屋根の上でうつ伏せの状態で双眼鏡を覗き込み、遠方を飛び回るカラス軍の様子を探っている柴門に、家屋の外に出た匡が下の庭から声をかける。
「柴門さーん!お疲れ様です!あの~、飛鳥井さんが作戦会議をするからシェルターに来て欲しいってことなんですけど」
「…………」
匡の声に気づいている紫門だったが、双眼鏡を覗き込んだまま沈黙している。
「柴門さん!飛鳥井さんが呼んでますよーーーっ!
声が小さくて聞こえなかったのか?と思った匡が声を更に大きくして呼びかけた。
やはり双眼鏡を固定したままの状態から動かない柴門が返す。
「でっかい声を出すな聞こえてるよ!それより作戦会議は無意味かも知れねぇ。どうもカラスどもの様子がおかしい…匡!悪いが飛鳥井にシェルターの奴ら全員此処に来るように伝えてくれ!」
「わ、わかりました!」
柴門のあまり余裕が無い話し方から緊急事態であることを察した匡は、返事をして急いでシェルターへ出戻る。

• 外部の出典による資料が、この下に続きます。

==> src/logic/actuator_operation_register_bank.sv <==
// Operation register bank of a valve or damper actuator.
// Assumes a frame decoder ahead of it that splits function codes 3, 6 and 16
// into single word accesses, and actuator logic that supplies live values.
`timescale 1ns/1ps

module actuator_operation_register_bank
(
    // Clock and reset
    input  wire logic        core_clk,
    input  wire logic        rst,
    // Word access from the frame decoder
    input  wire logic        acc_valid,
    input  wire logic        acc_write,
    input  wire logic [15:0] acc_addr,
    input  wire logic [15:0] acc_wdata,
    output logic      [15:0] acc_rdata,
    output logic             acc_done,
    // Live actuator values
    input  wire logic [15:0] actuator_type,
    input  wire logic [15:0] relative_position,
    input  wire logic [15:0] absolute_position,
    input  wire logic [15:0] sensor_kind,
    input  wire logic [15:0] sensor_raw,
    input  wire logic        analog_active,
    input  wire logic [15:0] analog_setpoint,
    // Configured travel limits
    input  wire logic [15:0] limit_min,
    input  wire logic [15:0] limit_max,
    // Drive control
    output logic      [15:0] position_target,
    output logic      [15:0] override_mode,
    output logic             start_adaption,
    output logic             start_test,
    output logic             start_sync,
    output logic             clear_diagnostics
);

    typedef struct packed {
        logic [15:0] position_setpoint;
        logic [15:0] override_control;
        logic [15:0] service_command;
        logic [15:0] rdata;
        logic        done;
        logic [actuator_regs_pkg::PULSE_COUNT-1:0] pulse;
        logic [15:0] target;
    } state_t;

    state_t st;
    state_t next_st;

    logic [15:0] span;
    logic [31:0] scaled;
    logic [31:0] offset;
    logic        wr;

    // Only the three control words take writes
    function automatic logic writable(input logic [15:0] a);
        writable = (a == actuator_regs_pkg::ADDR_SETPOINT) ||
                   (a == actuator_regs_pkg::ADDR_OVERRIDE) ||
                   (a == actuator_regs_pkg::ADDR_COMMAND);
    endfunction

    // Sensor word depends on the configured sensor type
    function automatic logic [15:0] sensor_word(input logic [15:0] kind,
                                                input logic [15:0] raw);
        if (kind == actuator_regs_pkg::SENSOR_ACTIVE)
            sensor_word = raw;
        else if (kind == actuator_regs_pkg::LOW_OHM_RESISTIVE_TYPE ||
                 kind == actuator_regs_pkg::HIGH_OHM_RESISTIVE_TYPE)
            sensor_word = raw;
        else if (kind == actuator_regs_pkg::SENSOR_SWITCH)
            sensor_word = (raw != 16'h0000) ? actuator_regs_pkg::SWITCH_ON
                                            : actuator_regs_pkg::SWITCH_OFF;
        else if (kind >= actuator_regs_pkg::PLATINUM_PROBE_CELSIUS &&
                 kind <= actuator_regs_pkg::THERMISTOR_PROBE_FAHRENHEIT)
            sensor_word = raw;
        else
            sensor_word = actuator_regs_pkg::NOT_SUPPORTED;
    endfunction

    assign wr = acc_valid && acc_write;

    // Inverted limits give no travel rather than a wrapped span
    assign span   = (limit_max > limit_min) ? (limit_max - limit_min) : 16'h0000;
    assign scaled = 32'(st.position_setpoint) * 32'(span);
    assign offset = scaled / actuator_regs_pkg::PERCENT_DIV;

    always_comb
    begin
        next_st        = st;
        next_st.done   = 1'b0;
        next_st.pulse  = '0;
        next_st.target = limit_min + offset[15:0];

        // Command stays visible one cycle, then fires and returns to none
        if (st.service_command != actuator_regs_pkg::CMD_NONE)
        begin
            next_st.service_command = actuator_regs_pkg::COMMAND_RESET;
            case (st.service_command)
                actuator_regs_pkg::CMD_ADAPTION:
                    next_st.pulse[actuator_regs_pkg::PULSE_ADAPTION] = 1'b1;
                actuator_regs_pkg::CMD_TEST:
                    next_st.pulse[actuator_regs_pkg::PULSE_TEST] = 1'b1;
                actuator_regs_pkg::CMD_SYNC:
                    next_st.pulse[actuator_regs_pkg::PULSE_SYNC] = 1'b1;
                actuator_regs_pkg::CMD_RESET:
                    next_st.pulse[actuator_regs_pkg::PULSE_DIAG] = 1'b1;
                default:
                    next_st.pulse = '0;
            endcase
        end

        if (acc_valid)
        begin
            next_st.done = 1'b1;
            next_st.rdata = actuator_regs_pkg::NOT_SUPPORTED;
            case (acc_addr)
                actuator_regs_pkg::ADDR_SETPOINT:
                    next_st.rdata = st.position_setpoint;
                actuator_regs_pkg::ADDR_OVERRIDE:
                    next_st.rdata = st.override_control;
                actuator_regs_pkg::ADDR_COMMAND:
                    next_st.rdata = st.service_command;
                actuator_regs_pkg::ADDR_ACT_TYPE:
                    if (actuator_type <= actuator_regs_pkg::ACT_TYPE_MAX)
                        next_st.rdata = actuator_type;
                actuator_regs_pkg::ADDR_REL_POS:
                    if (relative_position <= actuator_regs_pkg::PERCENT_FULL)
                        next_st.rdata = relative_position;
                actuator_regs_pkg::ADDR_ABS_POS:
                    next_st.rdata = absolute_position;
                actuator_regs_pkg::ADDR_SENSOR:
                    next_st.rdata = sensor_word(sensor_kind, sensor_raw);
                actuator_regs_pkg::ADDR_ANALOG_SP:
                    if (analog_active && analog_setpoint <= actuator_regs_pkg::PERCENT_FULL)
                        next_st.rdata = analog_setpoint;
                default:
                    next_st.rdata = actuator_regs_pkg::NOT_SUPPORTED;
            endcase
            // Writes answer with the word held before the write; out-of-range values are dropped
            if (acc_write)
            begin
                case (acc_addr)
                    actuator_regs_pkg::ADDR_SETPOINT:
                        if (acc_wdata <= actuator_regs_pkg::PERCENT_FULL)
                            next_st.position_setpoint = acc_wdata;
                    actuator_regs_pkg::ADDR_OVERRIDE:
                        if (acc_wdata <= actuator_regs_pkg::OVR_FAST_CLOSE)
                            next_st.override_control = acc_wdata;
                    actuator_regs_pkg::ADDR_COMMAND:
                        if (acc_wdata <= actuator_regs_pkg::CMD_RESET)
                            next_st.service_command = acc_wdata;
                    default:
                        next_st.override_control = st.override_control;
                endcase
            end
        end
    end

    always_ff @(posedge core_clk)
    begin
        if (rst)
        begin
            st                   <= '0;
            st.position_setpoint <= actuator_regs_pkg::SETPOINT_RESET;
            st.override_control  <= actuator_regs_pkg::OVERRIDE_RESET;
            st.service_command   <= actuator_regs_pkg::COMMAND_RESET;
        end
        else
        begin
            st <= next_st;
        end
    end

    // Straight from the state flops
    assign acc_rdata         = st.rdata;
    assign acc_done          = st.done;
    assign position_target   = st.target;
    assign override_mode     = st.override_control;
    assign start_adaption    = st.pulse[actuator_regs_pkg::PULSE_ADAPTION];
    assign start_test        = st.pulse[actuator_regs_pkg::PULSE_TEST];
    assign start_sync        = st.pulse[actuator_regs_pkg::PULSE_SYNC];
    assign clear_diagnostics = st.pulse[actuator_regs_pkg::PULSE_DIAG];
endmodule // actuator_operation_register_bank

程なくして誰よりも早く瞬間移動で屋根にやって来た飛鳥井がうつ伏せの柴門の背後から訊く。
「柴門。カラスの奴らに動きでもあったのかい?」
「…ああ、もはやあいつらを烏合の衆だと舐めてかからない方が良いかもだぜ。見てみろよ」
そう言って柴門が飛鳥井に双眼鏡を手渡し、受け取った飛鳥井が柴門の横にうつ伏せになって並び双眼鏡を覗き込む。

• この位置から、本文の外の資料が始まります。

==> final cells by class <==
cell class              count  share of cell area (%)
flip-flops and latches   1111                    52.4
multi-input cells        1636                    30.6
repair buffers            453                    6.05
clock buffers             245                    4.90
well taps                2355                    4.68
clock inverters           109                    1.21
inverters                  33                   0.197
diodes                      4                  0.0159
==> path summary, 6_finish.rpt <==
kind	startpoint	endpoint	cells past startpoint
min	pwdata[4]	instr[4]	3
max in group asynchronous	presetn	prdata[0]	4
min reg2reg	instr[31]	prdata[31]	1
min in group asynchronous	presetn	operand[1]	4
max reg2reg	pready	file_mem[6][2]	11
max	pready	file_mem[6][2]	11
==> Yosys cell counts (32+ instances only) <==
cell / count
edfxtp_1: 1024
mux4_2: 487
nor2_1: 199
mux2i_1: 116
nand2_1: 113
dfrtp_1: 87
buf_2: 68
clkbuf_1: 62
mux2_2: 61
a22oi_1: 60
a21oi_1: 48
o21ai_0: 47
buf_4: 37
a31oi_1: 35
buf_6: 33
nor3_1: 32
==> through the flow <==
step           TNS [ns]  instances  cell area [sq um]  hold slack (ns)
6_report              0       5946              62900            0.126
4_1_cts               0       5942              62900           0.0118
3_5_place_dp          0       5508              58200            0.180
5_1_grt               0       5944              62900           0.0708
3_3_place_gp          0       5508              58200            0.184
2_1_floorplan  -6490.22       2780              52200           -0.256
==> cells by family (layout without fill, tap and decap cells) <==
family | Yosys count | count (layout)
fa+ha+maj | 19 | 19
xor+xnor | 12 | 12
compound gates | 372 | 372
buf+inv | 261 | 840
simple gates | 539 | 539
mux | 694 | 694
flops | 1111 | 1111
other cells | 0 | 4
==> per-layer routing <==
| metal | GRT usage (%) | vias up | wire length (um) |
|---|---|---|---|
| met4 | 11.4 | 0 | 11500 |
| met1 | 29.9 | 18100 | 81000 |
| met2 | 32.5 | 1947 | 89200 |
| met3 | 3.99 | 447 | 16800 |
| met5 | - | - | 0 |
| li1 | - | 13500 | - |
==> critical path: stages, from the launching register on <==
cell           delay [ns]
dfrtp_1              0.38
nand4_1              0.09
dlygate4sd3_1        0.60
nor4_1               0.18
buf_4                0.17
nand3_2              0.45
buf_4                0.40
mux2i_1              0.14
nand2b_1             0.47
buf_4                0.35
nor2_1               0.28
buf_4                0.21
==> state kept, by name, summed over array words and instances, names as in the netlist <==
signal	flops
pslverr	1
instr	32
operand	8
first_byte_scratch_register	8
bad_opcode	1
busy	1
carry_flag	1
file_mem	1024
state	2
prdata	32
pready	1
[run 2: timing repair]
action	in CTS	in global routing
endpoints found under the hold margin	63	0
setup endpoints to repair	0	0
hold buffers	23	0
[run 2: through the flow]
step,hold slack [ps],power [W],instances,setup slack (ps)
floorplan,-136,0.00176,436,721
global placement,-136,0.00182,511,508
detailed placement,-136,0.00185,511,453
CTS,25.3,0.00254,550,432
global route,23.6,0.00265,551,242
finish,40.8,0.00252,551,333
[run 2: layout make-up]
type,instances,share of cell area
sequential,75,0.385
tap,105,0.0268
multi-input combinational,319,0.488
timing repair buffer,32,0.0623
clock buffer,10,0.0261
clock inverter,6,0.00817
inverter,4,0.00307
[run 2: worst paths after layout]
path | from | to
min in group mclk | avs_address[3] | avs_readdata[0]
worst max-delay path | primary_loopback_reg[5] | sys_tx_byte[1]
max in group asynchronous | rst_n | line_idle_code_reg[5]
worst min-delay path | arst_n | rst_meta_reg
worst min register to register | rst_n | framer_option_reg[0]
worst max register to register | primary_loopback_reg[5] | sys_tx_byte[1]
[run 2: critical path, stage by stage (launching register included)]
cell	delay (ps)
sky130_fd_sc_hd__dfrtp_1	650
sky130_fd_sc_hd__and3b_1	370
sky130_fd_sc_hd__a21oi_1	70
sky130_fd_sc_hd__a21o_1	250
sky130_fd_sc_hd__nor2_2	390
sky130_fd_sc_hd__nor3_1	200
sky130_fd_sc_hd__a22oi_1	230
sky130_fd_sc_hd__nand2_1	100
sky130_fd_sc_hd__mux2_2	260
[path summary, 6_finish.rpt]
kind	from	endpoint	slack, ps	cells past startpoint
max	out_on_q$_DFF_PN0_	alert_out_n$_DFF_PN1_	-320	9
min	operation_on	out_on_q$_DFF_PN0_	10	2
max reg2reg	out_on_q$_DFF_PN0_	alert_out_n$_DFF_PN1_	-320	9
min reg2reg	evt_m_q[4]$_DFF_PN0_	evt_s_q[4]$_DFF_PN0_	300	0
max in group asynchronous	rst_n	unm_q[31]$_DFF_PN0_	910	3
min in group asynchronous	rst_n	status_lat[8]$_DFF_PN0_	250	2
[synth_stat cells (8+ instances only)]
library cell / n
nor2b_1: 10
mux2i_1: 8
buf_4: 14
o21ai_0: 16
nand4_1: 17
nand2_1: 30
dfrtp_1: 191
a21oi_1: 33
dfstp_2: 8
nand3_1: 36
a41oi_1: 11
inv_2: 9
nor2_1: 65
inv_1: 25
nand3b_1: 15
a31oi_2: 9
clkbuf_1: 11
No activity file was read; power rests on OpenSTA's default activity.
===== src/ccms_top.sv =====
// Combined control mode selector with its AXI4-Lite register front end.
//
// Notes on behaviour
// [RULE_01] Setting codes 0..6, reset value 0.
// [RULE_02] Terminals take functions 0x0B, 0x1A, 0x1B, level-sensed.
// [RULE_03] Settings 3/4/5 follow first select level.
// [RULE_04] Setting 6 decodes selects, applies on trigger rise.
// [RULE_05] Setting 6 starts in speed until first rise.
// [RULE_06] Upper controller drives selects and raises trigger.
// [RULE_07] Select code 11 on commit keeps mode.
`timescale 1ns/1ps
`include "ccms_regs.svh"
module ccms_top
  import ccms_pkg::*;
#(
  parameter int N_TERM = 8,
  parameter int ADDR_W = 8
) (
  input  wire logic              core_clk,
  input  wire logic              arst_n,
  input  wire logic [ADDR_W-1:0] s_axi_awaddr,
  input  wire logic              s_axi_awvalid,
  output logic                   s_axi_awready,
  input  wire logic [31:0]       s_axi_wdata,
  input  wire logic [3:0]        s_axi_wstrb,
  input  wire logic              s_axi_wvalid,
  output logic                   s_axi_wready,
  output logic [1:0]             s_axi_bresp,
  output logic                   s_axi_bvalid,
  input  wire logic              s_axi_bready,
  input  wire logic [ADDR_W-1:0] s_axi_araddr,
  input  wire logic              s_axi_arvalid,
  output logic                   s_axi_arready,
  output logic [31:0]            s_axi_rdata,
  output logic [1:0]             s_axi_rresp,
  output logic                   s_axi_rvalid,
  input  wire logic              s_axi_rready,
  input  wire logic [N_TERM-1:0] term_in,
  output logic [1:0]             active_mode
);

  ccms_setting_t           control_mode_setting_r;
  ccms_func_t              func_r [N_TERM];
  logic                    aw_held_r;
  logic [ADDR_W-1:0]       aw_addr_r;
  logic                    w_held_r;
  logic [31:0]             w_data_r;
  logic [3:0]              w_strb_r;
  logic                    do_write;
  logic                    bvalid_r;
  logic [1:0]              bresp_r;
  logic                    rvalid_r;
  logic [31:0]             rdata_r;
  logic [1:0]              rresp_r;
  logic [N_TERM-1:0]       mask_a;
  logic [N_TERM-1:0]       mask_b;
  logic [N_TERM-1:0]       mask_t;
  logic                    mode_select_a;
  logic                    mode_select_b;
  logic                    mode_commit;

  ccms_sel_if sel ();

  // Terminal slot of a byte address, or N_TERM when the address is no terminal slot.
  function automatic int term_idx(input logic [ADDR_W-1:0] addr);
    int idx;
    idx = N_TERM;
    if (addr >= ADDR_W'(`CCMS_OFF_TERM_BASE) && addr[1:0] == 2'h0) begin
      idx = int'((addr - ADDR_W'(`CCMS_OFF_TERM_BASE)) >> 2);
      if (idx >= N_TERM) begin
        idx = N_TERM;
      end
    end
    return idx;
  endfunction

  // True for any address that answers OKAY.
  function automatic logic addr_mapped(input logic [ADDR_W-1:0] addr);
    return addr == ADDR_W'(`CCMS_OFF_MODE_CFG) || addr == ADDR_W'(`CCMS_OFF_STATUS)
           || term_idx(addr) != N_TERM;
  endfunction

  // Terminals whose assigned function matches the given code.
  function automatic logic [N_TERM-1:0] fn_mask(input ccms_func_t code);
    logic [N_TERM-1:0] m;
    m = '0;
    for (int i = 0; i < N_TERM; i++) begin
      m[i] = (func_r[i] == code);
    end
    return m;
  endfunction

  // Functions are pure levels: any terminal carrying a function asserts it.
  assign mask_a        = fn_mask(`CCMS_FN_SEL_A); // RULE_02
  assign mask_b        = fn_mask(`CCMS_FN_SEL_B); // RULE_02
  assign mask_t        = fn_mask(`CCMS_FN_TRIG); // RULE_02
  assign mode_select_a = |(term_in & mask_a); // RULE_02 RULE_06
  assign mode_select_b = |(term_in & mask_b); // RULE_02 RULE_06
  assign mode_commit   = |(term_in & mask_t); // RULE_02 RULE_06

  assign sel.setting = control_mode_setting_r;
  assign sel.sel_a   = mode_select_a;
  assign sel.sel_b   = mode_select_b;
  assign sel.trig    = mode_commit;
  assign active_mode = sel.mode;

  ccms_mode_decoder u_dec (
    .core_clk (core_clk),
    .arst_n   (arst_n),
    .sel      (sel.dec)
  );

  // Address and data are parked separately so the master may offer them in either order.
  assign s_axi_awready = !aw_held_r && !bvalid_r;
  assign s_axi_wready  = !w_held_r && !bvalid_r;
  assign do_write      = aw_held_r && w_held_r && !bvalid_r;

  always_ff @(posedge core_clk or negedge arst_n) begin
    if (!arst_n) begin
      aw_held_r <= 1'b0;
      aw_addr_r <= '0;
    end else if (s_axi_awvalid && s_axi_awready) begin
      aw_held_r <= 1'b1;
      aw_addr_r <= s_axi_awaddr;
    end else if (do_write) begin
      aw_held_r <= 1'b0;
    end
  end

  always_ff @(posedge core_clk or negedge arst_n) begin
    if (!arst_n) begin
      w_held_r <= 1'b0;
      w_data_r <= '0;
      w_strb_r <= '0;
    end else if (s_axi_wvalid && s_axi_wready) begin
      w_held_r <= 1'b1;
      w_data_r <= s_axi_wdata;
      w_strb_r <= s_axi_wstrb;
    end else if (do_write) begin
      w_held_r <= 1'b0;
    end
  end

  // Write response; only one write is in flight, so a single flag suffices.
  always_ff @(posedge core_clk or negedge arst_n) begin
    if (!arst_n) begin
      bvalid_r <= 1'b0;
      bresp_r  <= `CCMS_RESP_OKAY;
    end else if (do_write) begin
      bvalid_r <= 1'b1;
      bresp_r  <= addr_mapped(aw_addr_r) ? `CCMS_RESP_OKAY : `CCMS_RESP_SLVERR;
    end else if (s_axi_bready) begin
      bvalid_r <= 1'b0;
    end
  end

  assign s_axi_bvalid = bvalid_r;
  assign s_axi_bresp  = bresp_r;

  // Mode setting; codes above six are dropped so the decoder never sees one.
  always_ff @(posedge core_clk or negedge arst_n) begin
    if (!arst_n) begin
      control_mode_setting_r <= `CCMS_MODE_CFG_RST; // RULE_01
    end else if (do_write && w_strb_r[0] && aw_addr_r == ADDR_W'(`CCMS_OFF_MODE_CFG)
                 && w_data_r[`CCMS_CFG_MSB:0] <= `CCMS_SET_MAX) begin
      control_mode_setting_r <= w_data_r[`CCMS_CFG_MSB:0]; // RULE_01
    end
  end

  // Terminal function table, one byte-wide code per terminal.
  always_ff @(posedge core_clk or negedge arst_n) begin
    if (!arst_n) begin
      for (int i = 0; i < N_TERM; i++) begin
        func_r[i] <= `CCMS_FN_NONE;
      end
    end else if (do_write && w_strb_r[0] && term_idx(aw_addr_r) != N_TERM) begin
      func_r[term_idx(aw_addr_r)] <= w_data_r[`CCMS_FN_MSB:0]; // RULE_02
    end
  end

  // Read data; status shows the live loop choice and the sensed function levels.
  always_ff @(posedge core_clk or negedge arst_n) begin
    if (!arst_n) begin
      rvalid_r <= 1'b0;
      rdata_r  <= '0;
      rresp_r  <= `CCMS_RESP_OKAY;
    end else if (s_axi_arvalid && s_axi_arready) begin
      rvalid_r <= 1'b1;
      rdata_r  <= '0;
      rresp_r  <= addr_mapped(s_axi_araddr) ? `CCMS_RESP_OKAY : `CCMS_RESP_SLVERR;
      if (s_axi_araddr == ADDR_W'(`CCMS_OFF_MODE_CFG)) begin
        rdata_r[`CCMS_CFG_MSB:0] <= control_mode_setting_r;
      end else if (s_axi_araddr == ADDR_W'(`CCMS_OFF_STATUS)) begin
        rdata_r[`CCMS_ST_MODE_MSB:`CCMS_ST_MODE_LSB] <= sel.mode;
        rdata_r[`CCMS_ST_SEL_A_BIT] <= mode_select_a;
        rdata_r[`CCMS_ST_SEL_B_BIT] <= mode_select_b;
        rdata_r[`CCMS_ST_TRIG_BIT]  <= mode_commit;
      end else if (term_idx(s_axi_araddr) != N_TERM) begin
        rdata_r[`CCMS_FN_MSB:0] <= func_r[term_idx(s_axi_araddr)];
      end
    end else if (s_axi_rready) begin
      rvalid_r <= 1'b0;
    end
  end

  assign s_axi_arready = !rvalid_r;
  assign s_axi_rvalid  = rvalid_r;
  assign s_axi_rdata   = rdata_r;
  assign s_axi_rresp   = rresp_r;
endmodule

双眼鏡から見えた遠方のカラスの群れは、今までと明らかに違う行動を取っていた。
暫く観察して飛鳥井が呟く。
「カラスに群れが五つの集団に分かれた…まさか、あいつら編隊を組んでるのか?」
「たぶんな。カラス王カラハグ以外に指揮を取れる奴がいるんだろうよ」
〈5分ほど前のカラス軍〉
「クゥアーーーッ!!」
目の前から消えた飛鳥井達を千羽ほどの化け物カラスが躍起になって探すも見つからず、現状を打破しようと考えたカラス王のカラハグが咆哮をあげた。

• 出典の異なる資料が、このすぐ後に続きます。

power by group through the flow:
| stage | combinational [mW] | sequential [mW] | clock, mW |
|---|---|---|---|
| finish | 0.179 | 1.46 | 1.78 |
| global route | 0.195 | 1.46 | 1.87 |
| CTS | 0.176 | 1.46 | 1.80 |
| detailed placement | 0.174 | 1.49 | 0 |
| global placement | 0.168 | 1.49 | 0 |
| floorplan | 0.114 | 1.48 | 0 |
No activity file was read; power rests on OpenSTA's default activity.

すると空中に単独で待機しているカラハグの周りに、四羽の化け物カラスが飛んで来た。
驚くことに集まった四羽の化け物カラスがその姿を変形させていく。
それぞれがカラハグと同じように人間の体型へと変化したのだが、痩せノッポ、筋肉質な巨漢、肥満体、中にはメスのカラスでグラマラスな体型という個性が顕著に表れていた。
この四羽のカラスは覚醒による影響が強かったのか、他の者達より特別優れており、その実力は圧倒的戦闘力を誇るカラス王に届かずとも、恐るべき力を秘めていたのだった。